En el fragor de esta lucha, surge una distinción espiritual que debemos grabar en el corazón para protegernos del desánimo: el diablo conoce tu nombre, pero te llamará por tu error; Dios conoce tu error, pero te llamará por tu nombre. Esta sentencia no es solo una máxima de fe, sino una brújula psicológica fundamental. En un entorno donde la precariedad intenta definirnos, habrá voces, tanto externas como internas, que buscarán reducir toda tu existencia a tus sombras, a lo que no lograste o a lo que perdiste en el camino. Cuando alguien se acerque a tu vida únicamente para hablar de tus errores y señalar tus cicatrices, ya sabes de parte de quién viene. Esas voces buscan despojarte de tu dignidad, pero la divinidad, esa fuerza superior que nos sostiene, te reconoce por tu identidad sagrada, por tu nombre, recordándote que tus fallos son solo accidentes del camino y no el destino final de tu ser.
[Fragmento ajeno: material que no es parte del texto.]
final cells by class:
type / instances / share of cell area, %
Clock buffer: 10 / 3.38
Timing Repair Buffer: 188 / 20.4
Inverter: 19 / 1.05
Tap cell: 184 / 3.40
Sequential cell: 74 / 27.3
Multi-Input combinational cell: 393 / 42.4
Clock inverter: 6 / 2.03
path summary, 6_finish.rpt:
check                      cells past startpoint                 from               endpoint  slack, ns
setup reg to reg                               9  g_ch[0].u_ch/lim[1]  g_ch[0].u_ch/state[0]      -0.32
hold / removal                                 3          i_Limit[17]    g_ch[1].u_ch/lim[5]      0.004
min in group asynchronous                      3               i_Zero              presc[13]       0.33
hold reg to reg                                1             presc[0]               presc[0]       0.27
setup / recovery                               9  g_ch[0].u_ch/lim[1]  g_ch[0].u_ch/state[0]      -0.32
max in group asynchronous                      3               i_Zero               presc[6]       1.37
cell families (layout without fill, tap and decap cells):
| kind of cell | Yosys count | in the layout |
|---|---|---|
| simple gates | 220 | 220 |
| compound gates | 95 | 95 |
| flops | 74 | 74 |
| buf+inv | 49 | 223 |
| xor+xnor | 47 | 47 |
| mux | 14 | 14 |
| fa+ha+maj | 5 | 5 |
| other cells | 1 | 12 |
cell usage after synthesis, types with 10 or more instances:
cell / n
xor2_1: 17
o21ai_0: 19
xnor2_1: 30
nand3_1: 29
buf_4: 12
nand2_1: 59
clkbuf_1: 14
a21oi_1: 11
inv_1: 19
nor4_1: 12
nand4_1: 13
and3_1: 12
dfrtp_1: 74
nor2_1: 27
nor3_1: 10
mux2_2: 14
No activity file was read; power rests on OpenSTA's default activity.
[src/rtl/counter_timer_arb.sv]
// Round-robin arbiter that lends one external loadable up-counter to two
// requesters as an interval timer, pulsing done to the owner at terminal count.
module counter_timer_arb #(
  parameter int CW = 4
) (
  input  logic          clk,
  input  logic          rst,
  input  logic          req0,
  input  logic [CW-1:0] len0,
  input  logic          req1,
  input  logic [CW-1:0] len1,
  output logic          gnt0,
  output logic          gnt1,
  output logic          done0,
  output logic          done1,
  output logic          busy,
  output logic          cnt_load,
  output logic [CW-1:0] cnt_a,
  input  logic [CW-1:0] cnt_count
);

  typedef enum logic [1:0] {
    IDLE,
    LOAD,
    RUN,
    DONE
  } state_t;

  state_t        state, state_next;
  logic          gnt0_next, gnt1_next;
  logic          done0_next, done1_next;
  logic [CW-1:0] len_q, len_next;
  logic          rr, rr_next;
  logic          abort;

  // rr names the requester favoured when both ask in the same IDLE cycle.
  assign abort = (gnt0 && !req0) || (gnt1 && !req1);
  assign busy  = (state != IDLE);

  // NOTE: every variable written here gets a default first so no latch is inferred.
  always_comb begin
    state_next = state;
    gnt0_next  = gnt0;
    gnt1_next  = gnt1;
    done0_next = 1'b0;
    done1_next = 1'b0;
    len_next   = len_q;
    rr_next    = rr;
    cnt_load   = 1'b0;
    cnt_a      = '0;

    unique case (state)
      IDLE: begin
        if (req0 && (!req1 || !rr)) begin
          gnt0_next  = 1'b1;
          len_next   = len0;
          state_next = LOAD;
        end else if (req1) begin
          gnt1_next  = 1'b1;
          len_next   = len1;
          state_next = LOAD;
        end
      end
      LOAD: begin
        // Loading -L makes the counter reach all-ones after exactly L counts.
        cnt_load   = 1'b1;
        cnt_a      = '0 - len_q;
        state_next = RUN;
      end
      RUN: begin
        if (cnt_count == '1) begin
          done0_next = gnt0;
          done1_next = gnt1;
          state_next = DONE;
        end else if (abort) begin
          gnt0_next  = 1'b0;
          gnt1_next  = 1'b0;
          rr_next    = gnt0;
          state_next = IDLE;
        end
      end
      DONE: begin
        gnt0_next  = 1'b0;
        gnt1_next  = 1'b0;
        rr_next    = gnt0;
        state_next = IDLE;
      end
      default: state_next = IDLE;
    endcase
  end

  // NOTE: sequential state uses non-blocking assignments so every register samples pre-edge values.
  always_ff @(posedge clk) begin
    if (rst) begin
      state <= IDLE;
      gnt0  <= 1'b0;
      gnt1  <= 1'b0;
      done0 <= 1'b0;
      done1 <= 1'b0;
      len_q <= '0;
      rr    <= 1'b0;
    end else begin
      state <= state_next;
      gnt0  <= gnt0_next;
      gnt1  <= gnt1_next;
      done0 <= done0_next;
      done1 <= done1_next;
      len_q <= len_next;
      rr    <= rr_next;
    end
  end

endmodule

[config.mk]
export PLATFORM = sky130hd
export DESIGN_NAME = counter_timer_arb
export DESIGN_NICKNAME = d
export VERILOG_FILES = /design/src/rtl/counter_timer_arb.sv
export SDC_FILE = /design/constraint.sdc
export NUM_CORES = 1
export LEC_CHECK = 0
export ABC_AREA = 1
export BUFFER_PORTS_ARGS = -buffer_cell sky130_fd_sc_hd__buf_2
export CAP_MARGIN = 20
export CORE_MARGIN = 10
export CORE_UTILIZATION = 30
export CTS_CLUSTER_SIZE = 25
export DETAILED_ROUTE_END_ITERATION = 10
export GPL_ROUTABILITY_DRIVEN = 0
export PLACE_DENSITY_LB_ADDON = 0.2
export SYNTH_ARGS = -nofsm -noshare
export SYNTH_HDL_FRONTEND = slang
export SYNTH_SLANG_ARGS = --single-unit
[constraint.sdc]
create_clock -name clk -period 1.2 [get_ports clk]
set_input_delay 0 -clock clk [delete_from_list [all_inputs] [get_ports clk]]
set_output_delay 0 -clock clk [all_outputs]
set_load 0.02 [all_outputs]
==> results.md <==
Run status:
- The run finished with clean final reports.

Timing:
- The fmax is 0.839 GHz.
- The ratio of final minimum period to clock period is 99.3%.
- On the final layout, the worst clock skew is 0.00722 ns.
- The final critical-path setup slack is 0.00786 ns.
- Measured against its own limit, the worst slew margin works out to 85.5%.
- Setup repair after global routing could not meet its margin everywhere.
- The final-report hold violation count is 0.
- The final critical-path required period is 1.19 ns.
- The setup-violating endpoint count in the final report is 0.
- Hold is met by 0.0481 ns.
- The final number of max-transition violations is 0.
- The transition time of the tightest slew-check pin is 0.217 ns.

Clock tree:
- The cell sitting at the root of the clock tree is a clkbuf_4.
- The depth of the CTS H-tree is 1.
- Clock tree synthesis inserted a total of 3 buffers.
- TritonCTS built the clock tree.
- For the worst-skew pair, the clock arrives at the later sink with an insertion delay of 0.27 ns.
- The clock passes through at most 2 buffers.
- Counting every sink on the clock net gives 11.
- After clock tree synthesis, the clock-pin slew on the worst setup and hold paths is 0.07 ns.

Routing:
- Using the TritonRoute via totals, the vias-per-cell ratio works out to 4.46.
- Before antenna repair, the detailed router went through 4 iterations.
- The routed via count is 683.
- After detailed routing, the average wire length per cell comes to 11.3 um.
- In this run the remaining antenna-violating nets after routing total 0.
- The first routing iteration left 16 violations.
- For this run, design rule violations remaining after detail routing come to 0.
- The total wirelength of the detailed-routed design is 1.74 mm.

Logic synthesis:
- By instance count, the leading cell after synthesis is nand2_1.
- In this run, synthesis inferred 0 flip-flops with an integrated enable.
- The number of warnings issued by yosys is 0.
- The number of nets handed over by synthesis was 106.
- The number of distinct library cells after synthesis is 23.
- The number of instances in the synthesized netlist is 89.
- The share of flip-flops with an asynchronous set or reset is 0%.
- The most used flip-flop cell after synthesis is dfxtp_1.
- The area share of the largest cell type after synthesis is 35.1%.
- After synthesis the cells add up to 627 um^2.
- Sequential cells were found to cover 35.1% of the synthesized design area.
- Ranked by total cell area, the synthesized netlist is headed by dfxtp_1 (35%), nand2_1 (10%), inv_1 (7.2%).
- The mean post-synth cell area is 7.04 um^2.
- The flip-flop and latch count after synthesis is 11.
- The cell accounting for the most synthesized area is dfxtp_1.
- By count the netlist is led by nand2_1 (17), inv_1 (12), dfxtp_1 (11).

Cells and area:
- The core utilization of the finished layout is 48.6%.
- Across the whole layout, storage elements account for 234 um^2.
- The net count of the finished layout is 144.
- The footprint of the multi-input gates is 394 um^2.
- The filler cell count in the final layout is 202.
- Compared with the post-synthesis result, the final layout area differs by 53.7%.
- In the final layout, the share of cells above drive strength 1 is 51.6%.
- The antenna diode count is 0.

Floorplan:
- The die covers 0.00432 mm^2.
- 26 I/O pins were placed.
- Once the floorplan was initialized, standard cells occupied 31.6% of the core.
- The number of standard-cell rows in the floorplan is 16.
- From left edge to right edge, the die measures 65.7 um.
- The floorplan core area is 0.00198 mm^2.
- In this run the vertical extent of the chip is 65.7 um.

Worst setup path:
- The worst setup path is launched from a flop.
- The arrival time of data at the critical path endpoint is 1.19 ns.
- The highest net fanout along the worst path is 3.
- The critical path in this run is classified as reg -> out.
- At the worst endpoint, the required time is 1.20 ns.
- The worst setup path is captured at a primary output.

Power:
- Dividing total power by cell area gives a power density of 1680 mW/mm^2.
- The largest vdd supply drop is 653 uV.
- The leakage power summed over all cells is 0.464 nW.

Global routing:
- The wire length of the first global-routing pass is 2.75 mm.
- The largest net degree at the start of global routing is 8.
- The initial antenna violation count is 0.
- The global routing met2 resource utilization is 11.8%.
- The met1 demand-to-capacity share in global routing is 8.73%.
- met2 is the most crowded layer.
- The routing usage on met3 is 4.24%.
- Global routing finished with a remaining overflow of 0.
- The number of global-route vias before repair was 656.
- The total routing usage reported by global routing is 8.13%.

Place:
- Detailed placement finished with a half-perimeter wire length of 1.39 mm.
- The count of port buffers added during placement is 25.
- OpenSTA, run right after detailed placement, puts the worst setup slack at 0.0801 ns.

Worst hold path:
- In this run the worst hold path is classified as in -> reg.

Job:
- The max capacitance violation total is 0.
## critical path, cell delays in order, from the launching register on
cell     delay, ns
dfxtp_4       0.37
inv_4         0.05
ha_4          0.25
inv_2         0.03
nor2_2        0.11
buf_6         0.12
## placed cells by master, fill, tap and decap left out, types with 2 or more instances in the layout
cell type      instances
inv_2                  6
inv_4                  2
nand2_1               16
a21oi_1                3
clkbuf_4               3
buf_6                  3
nor2_1                 9
buf_2                 23
or2_1                  2
a21oi_2                4
nand3_1                2
buf_4                  4
o21ai_1                5
nor2_4                 2
dfxtp_1                6
dfxtp_2                2
inv_1                  7
nand3_2                2
dlygate4sd3_1          3
nor3_1                 3
nand2_2                3
dfxtp_4                3
## cell families (layout without fill, tap and decap cells)
kind of cell	after synthesis	after routing	share of synthesized area [%]
and+or+nand+nor	44	44	35.1
AOI/OAI and AO/OA	17	17	18.0
buffers and inverters	16	53	9.78
DFF	11	11	35.1
adders and majority gates	1	1	2.00
## path summary, 6_finish.rpt
check        slack, ns  cells after the start  startpoint        to
max reg2reg       0.08                      6    state[1]  len_q[3]
max              0.008                      5    len_q[1]  cnt_a[1]
min reg2reg       0.51                      2        gnt1      gnt1
min               0.05                      3     len1[2]  len_q[2]
## layer usage
layer / routed length, um / vias up
li1: - / 359
met3: 143 / 4
met2: 802 / 18
met4: 26 / 0
met5: 0 / -
met1: 762 / 302
## stage by stage
step | setup TNS (ns) | instances | instance area [um^2] | power (mW)
after floorplan | 0 | 89 | 631 | 0.976
after CTS | 0 | 151 | 886 | 1.50
final | 0 | 153 | 963 | 1.62
after global placement | 0 | 143 | 805 | 1.18
after detailed placement | 0 | 143 | 805 | 1.19
after global routing | -0.0901 | 153 | 963 | 1.76
## registers in the layout, summed over array words and instances (netlist names)
register,cells
done0,1
done1,1
gnt0,1
gnt1,1
len_q,4
rr,1
state,2
## area by class of cell
type / instances / area share, %
Multi-Input combinational cell: 62 / 40.9
Tap cell: 27 / 3.51
Clock buffer: 4 / 2.73
Timing Repair Buffer: 33 / 21.7
Sequential cell: 11 / 24.3
Inverter: 16 / 6.88
## where the power goes
part | total, mW | leakage (nW) | switching (mW) | internal (mW)
Sequential | 0.550 | 0.0932 | 0.0951 | 0.455
Clock | 0.252 | 0.0150 | 0.124 | 0.129
Combinational | 0.821 | 0.356 | 0.456 | 0.365
Total | 1.62 | 0.464 | 0.674 | 0.949
## timing repair
item,4_1_cts,5_1_grt
buffers inserted,1,2
resized for setup,11,19
hold endpoints to repair,6,0
endpoints found under the setup margin,5,5
hold buffers,3,0
pin swaps,1,3
No activity file was read; power rests on OpenSTA's default activity.
<file path="config.mk">
export PLATFORM = sky130hd
export DESIGN_NAME = approx_mac_pe
export DESIGN_NICKNAME = d
export VERILOG_FILES = /design/src/rtl/approx_mac_pe.sv
export SDC_FILE = /design/constraint.sdc
export NUM_CORES = 1
export LEC_CHECK = 0
export CORE_MARGIN = 3
export CORE_UTILIZATION = 54
export CTS_CLUSTER_DIAMETER = 60
export DETAILED_ROUTE_END_ITERATION = 8
export PLACE_DENSITY = 0.89
export SYNTH_ARGS = -nofsm -noshare
export SYNTH_HDL_FRONTEND = slang
export SYNTH_SLANG_ARGS = --single-unit
</file>
<file path="constraint.sdc">
create_clock -name clk -period 2.5 [get_ports clk]
set_clock_uncertainty 0.1 [all_clocks]
set_input_delay 0.25 -clock clk [delete_from_list [all_inputs] [get_ports clk]]
set_output_delay 0.25 -clock clk [all_outputs]
set_load 0.01 [all_outputs]
</file>
<file path="src/rtl/approx_mac_pe.sv">
// rtl/approx_mac_pe.sv - systolic MAC processing element around the approx_2 4x4 multiplier
// approx_2 builds the 4x4 product from four approximate 2x2 sub-products.

module approx_2 (
   input  logic [3:0] x_i,
   input  logic [3:0] y_i,
   output logic [7:0] p_o
);

   // The x0&y0 partial product is dropped, but 3x3 still yields 9.
   function automatic logic [3:0] mul2(input logic [1:0] x, input logic [1:0] y);
      logic [3:0] full;
      full = {2'b00, x} * {2'b00, y};
      if (x == 2'd3 && y == 2'd3) begin
         mul2 = 4'd9;
      end else begin
         mul2 = full - {3'b000, x[0] & y[0]};
      end
   endfunction

   logic [3:0] ll, lh, hl, hh;

   always_comb begin
      ll  = mul2(x_i[1:0], y_i[1:0]);
      lh  = mul2(x_i[1:0], y_i[3:2]);
      hl  = mul2(x_i[3:2], y_i[1:0]);
      hh  = mul2(x_i[3:2], y_i[3:2]);
      p_o = {4'b0000, ll} + ({4'b0000, lh} << 2) + ({4'b0000, hl} << 2) + ({4'b0000, hh} << 4);
   end

endmodule

module approx_mac_pe #(
   parameter int ACC_W = 16
) (
   input  logic             clk,
   input  logic             rst_n,
   input  logic             start,
   input  logic [7:0]       len,
   input  logic [3:0]       a_in,
   input  logic [3:0]       b_in,
   input  logic             in_valid,
   output logic             in_ready,
   output logic [3:0]       a_out,
   output logic [3:0]       b_out,
   output logic             fwd_valid,
   output logic [ACC_W-1:0] acc_out,
   output logic             out_valid,
   input  logic             out_ready,
   output logic             busy,
   output logic             ovf
);

   typedef enum logic [1:0] {IDLE, ACC, HOLD} state_t;

   state_t           state_q, state_d;
   logic [7:0]       rem_q, rem_d;
   logic [ACC_W-1:0] acc_q, acc_d;
   logic             ovf_q, ovf_d;
   logic [7:0]       p_q, p_d;
   logic             p_vld_q, p_vld_d;
   logic [3:0]       a_q, a_d, b_q, b_d;
   logic             fwd_q, fwd_d;
   logic [7:0]       prod;
   logic             accept;
   logic [ACC_W:0]   sum;

   approx_2 u_mul (
      .x_i (a_in),
      .y_i (b_in),
      .p_o (prod)
   );

   assign in_ready  = (state_q == ACC) && (rem_q != 8'd0);
   assign accept    = in_valid && in_ready;
   assign out_valid = (state_q == HOLD);
   assign busy      = (state_q != IDLE);
   assign a_out     = a_q;
   assign b_out     = b_q;
   assign fwd_valid = fwd_q;
   assign acc_out   = acc_q;
   assign ovf       = ovf_q;
   assign sum       = {1'b0, acc_q} + {{(ACC_W - 7){1'b0}}, p_q};

   always_comb begin
      state_d = state_q;
      rem_d   = rem_q;
      acc_d   = acc_q;
      ovf_d   = ovf_q;
      p_d     = p_q;
      p_vld_d = 1'b0;
      a_d     = a_q;
      b_d     = b_q;
      fwd_d   = 1'b0;

      case (state_q)
         IDLE: begin
            if (start) begin
               state_d = ACC;
               rem_d   = len;
               acc_d   = '0;
               ovf_d   = 1'b0;
            end
         end
         ACC: begin
            // Products land in acc one cycle after capture, so HOLD waits for p_vld to drain.
            if (p_vld_q) begin
               acc_d = sum[ACC_W-1:0];
               if (sum[ACC_W]) ovf_d = 1'b1;
            end
            if (accept) begin
               rem_d   = rem_q - 8'd1;
               p_d     = prod;
               p_vld_d = 1'b1;
               a_d     = a_in;
               b_d     = b_in;
               fwd_d   = 1'b1;
            end
            if (rem_q == 8'd0 && !p_vld_q) state_d = HOLD;
         end
         HOLD: begin
            if (out_ready) state_d = IDLE;
         end
         default: state_d = IDLE;
      endcase
   end

   always_ff @(posedge clk or negedge rst_n) begin
      if (!rst_n) begin
         state_q <= IDLE;
         rem_q   <= '0;
         acc_q   <= '0;
         ovf_q   <= 1'b0;
         p_q     <= '0;
         p_vld_q <= 1'b0;
         a_q     <= '0;
         b_q     <= '0;
         fwd_q   <= 1'b0;
      end else begin
         state_q <= state_d;
         rem_q   <= rem_d;
         acc_q   <= acc_d;
         ovf_q   <= ovf_d;
         p_q     <= p_d;
         p_vld_q <= p_vld_d;
         a_q     <= a_d;
         b_q     <= b_d;
         fwd_q   <= fwd_d;
      end
   end

endmodule

</file>
--- src/rtl/alu_arb_pkg.sv ---
// Shared definitions for the ALU request arbiter.
//   arb_state_e : arbiter FSM states
//   Ctrl*       : alu_32 control codes
//   Flag*       : bit positions inside resp_flags
//   idx_width() : width of a requester index (minimum 1 bit)
package alu_arb_pkg;

  typedef enum logic [2:0] {
    StIdle  = 3'd0,
    StIssue = 3'd1,
    StStart = 3'd2,
    StWait  = 3'd3,
    StResp  = 3'd4
  } arb_state_e;

  localparam logic [3:0] CtrlAnd  = 4'h0;
  localparam logic [3:0] CtrlOr   = 4'h1;
  localparam logic [3:0] CtrlAdd  = 4'h2;
  localparam logic [3:0] CtrlAddu = 4'h3;
  localparam logic [3:0] CtrlSub  = 4'h6;
  localparam logic [3:0] CtrlSlt  = 4'h7;
  localparam logic [3:0] CtrlNor  = 4'hC;

  localparam int unsigned FlagZero     = 0;
  localparam int unsigned FlagCout     = 1;
  localparam int unsigned FlagOverflow = 2;
  localparam int unsigned FlagInvalid  = 3;
  localparam int unsigned FlagTimeout  = 4;

  function automatic int unsigned idx_width(input int unsigned n);
    return (n > 2) ? $clog2(n) : 1;
  endfunction

endpackage

--- src/rtl/rr_arbiter.sv ---
// Combinational round-robin picker.
//   req       : request vector
//   ptr       : highest-priority index this round
//   grant     : one-hot grant (all zero when no request)
//   grant_idx : encoded index of the grant
//   any       : at least one request present
module rr_arbiter
  import alu_arb_pkg::*;
#(
  parameter int unsigned NUM_REQ = 2,
  localparam int unsigned IdxW = idx_width(NUM_REQ)
) (
  input  logic [NUM_REQ-1:0] req,
  input  logic [IdxW-1:0]    ptr,
  output logic [NUM_REQ-1:0] grant,
  output logic [IdxW-1:0]    grant_idx,
  output logic               any
);

  always_comb begin
    int unsigned idx;
    idx       = 0;
    grant     = '0;
    grant_idx = '0;
    any       = 1'b0;
    // Scan from ptr upwards with wrap; first hit wins.
    for (int unsigned off = 0; off < NUM_REQ; off++) begin
      idx = (32'(ptr) + off) % NUM_REQ;
      if (!any && req[idx]) begin
        any        = 1'b1;
        grant[idx] = 1'b1;
        grant_idx  = IdxW'(idx);
      end
    end
  end

endmodule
A veces, en el silencio de la noche, nos asalta la duda de por qué, a pesar de darlo todo, sentimos que no nos pasa nada bueno. La respuesta filosófica a este cansancio es de una nobleza infinita: quizás no te pasa nada porque tú eres lo bueno que le pasa a otros. En Venezuela, gente como tú no aparece porque sí; eres el ancla en la tormenta, la calma en medio del caos ajeno y la fuerza invisible que evita que otros se derrumben. Eres lo que la psicología llama un pilar de resiliencia, alguien que sostiene mundos enteros sin que nadie lo note. Aunque esto se convierta a veces en una carga pesada y se sienta profundamente injusto, no permitas que el agotamiento te haga olvidar quién eres. Tu amor y tu entrega son el tejido que mantiene unido lo poco que queda en pie, y esa es una misión que trasciende cualquier recompensa inmediata.
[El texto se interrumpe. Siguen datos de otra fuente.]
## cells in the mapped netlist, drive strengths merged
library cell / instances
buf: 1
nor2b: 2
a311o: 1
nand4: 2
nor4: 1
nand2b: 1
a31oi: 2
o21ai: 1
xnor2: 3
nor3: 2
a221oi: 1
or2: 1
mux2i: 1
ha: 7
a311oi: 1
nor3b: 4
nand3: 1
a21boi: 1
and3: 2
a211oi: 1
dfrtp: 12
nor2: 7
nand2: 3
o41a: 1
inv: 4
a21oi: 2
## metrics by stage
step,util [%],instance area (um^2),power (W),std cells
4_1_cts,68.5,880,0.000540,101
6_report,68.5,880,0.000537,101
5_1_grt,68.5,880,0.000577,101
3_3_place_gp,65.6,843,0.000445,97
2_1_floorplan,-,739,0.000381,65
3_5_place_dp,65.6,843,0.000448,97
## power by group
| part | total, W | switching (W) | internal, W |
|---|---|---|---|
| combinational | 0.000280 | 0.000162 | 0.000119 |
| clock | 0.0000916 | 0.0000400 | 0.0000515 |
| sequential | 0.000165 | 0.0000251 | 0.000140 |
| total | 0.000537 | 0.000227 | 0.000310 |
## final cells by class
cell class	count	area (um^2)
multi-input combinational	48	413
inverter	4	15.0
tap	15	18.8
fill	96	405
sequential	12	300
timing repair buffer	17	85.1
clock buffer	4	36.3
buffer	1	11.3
[src/rtl/square_pkg.sv]
// Shared definitions for the fixed-point arithmetic blocks (square, sqrt).
// Latency: n/a (types and constants only).
// Backpressure: n/a.
package square_pkg;

    // Sequencing states of the iterative arithmetic blocks.
    typedef enum logic [1:0] {
        IDLE = 2'd0,
        BUSY = 2'd1,
        DONE = 2'd2
    } state_t;

    // Default operand width and number of fraction bits in the operand.
    localparam int DEF_NBITS          = 8;
    localparam int DEF_HALF_PRECISION = 5;

endpackage
[config.mk]
export PLATFORM = sky130hd
export DESIGN_NAME = uart_transmitter
export DESIGN_NICKNAME = d
export VERILOG_FILES = /design/src/rtl/uart_pkg.sv /design/src/rtl/uart_baud_tick.sv /design/src/rtl/uart_transmitter.sv
export SDC_FILE = /design/constraint.sdc
export NUM_CORES = 1
export LEC_CHECK = 0
export BUFFER_PORTS_ARGS = -buffer_cell sky130_fd_sc_hd__buf_2
export CAP_MARGIN = 20
export CORE_MARGIN = 2
export CORE_UTILIZATION = 35
export CTS_CLUSTER_SIZE = 24
export DETAILED_ROUTE_END_ITERATION = 7
export PLACE_DENSITY_LB_ADDON = 0.3
export RECOVER_POWER = 100
export SKIP_CTS_REPAIR_TIMING = 1
export SKIP_LAST_GASP = 1
export SLEW_MARGIN = 20
export SYNTH_ARGS = -nofsm -noshare
export SYNTH_HDL_FRONTEND = slang
export SYNTH_SLANG_ARGS = --single-unit
[constraint.sdc]
create_clock -name clk -period 2.46 [get_ports clk]
set_clock_uncertainty 0.15 [all_clocks]
set_input_delay 0.123 -clock clk [delete_from_list [all_inputs] [get_ports clk]]
set_output_delay 0.123 -clock clk [all_outputs]
set_load 0.03 [all_outputs]
[config.mk]
export PLATFORM = sky130hd
export DESIGN_NAME = cob_tag_allocator
export DESIGN_NICKNAME = d
export VERILOG_FILES = /design/src/rtl/cob_tag_allocator.sv
export SDC_FILE = /design/constraint.sdc
export NUM_CORES = 1
export LEC_CHECK = 0
export CAP_MARGIN = 15
export CORE_ASPECT_RATIO = 0.75
export CORE_UTILIZATION = 29
export CTS_CLUSTER_DIAMETER = 150
export CTS_CLUSTER_SIZE = 28
export DETAILED_ROUTE_END_ITERATION = 8
export GPL_ROUTABILITY_DRIVEN = 0
export RECOVER_POWER = 100
export SETUP_SLACK_MARGIN = 0.02
export SLEW_MARGIN = 20
export SYNTH_ARGS = -nofsm -noshare
export SYNTH_HDL_FRONTEND = slang
export SYNTH_SLANG_ARGS = --single-unit
[constraint.sdc]
create_clock -name clk -period 5.71 [get_ports clk]
set_clock_uncertainty 0.05 [all_clocks]
set_input_delay 0.8565 -clock clk [delete_from_list [all_inputs] [get_ports clk]]
set_output_delay 0.8565 -clock clk [all_outputs]
set_load 0.1 [all_outputs]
Debemos aprender a no castigarnos tanto, a entender que estamos de la mano de Dios y que el viaje, con todas sus subidas y bajadas, merece ser vivido con autocompasión. Disfrutar el trayecto en medio de la crisis no es una negación de la realidad, sino un acto de rebeldía espiritual; es decidir que la amargura no tendrá la última palabra sobre tus días. No te enfoques en lo negativo que te rodea, pues eso solo alimenta la sombra que quiere llamarte por tus errores. Enfócate en la luz que emanas al ser el refugio de otros. Al final del día, no somos sobrevivientes de una tragedia, sino arquitectos de una esperanza que se construye paso a paso, nombre a nombre, sabiendo que mientras caminemos con la frente en alto, estamos siendo el milagro que tanto le pedimos al cielo.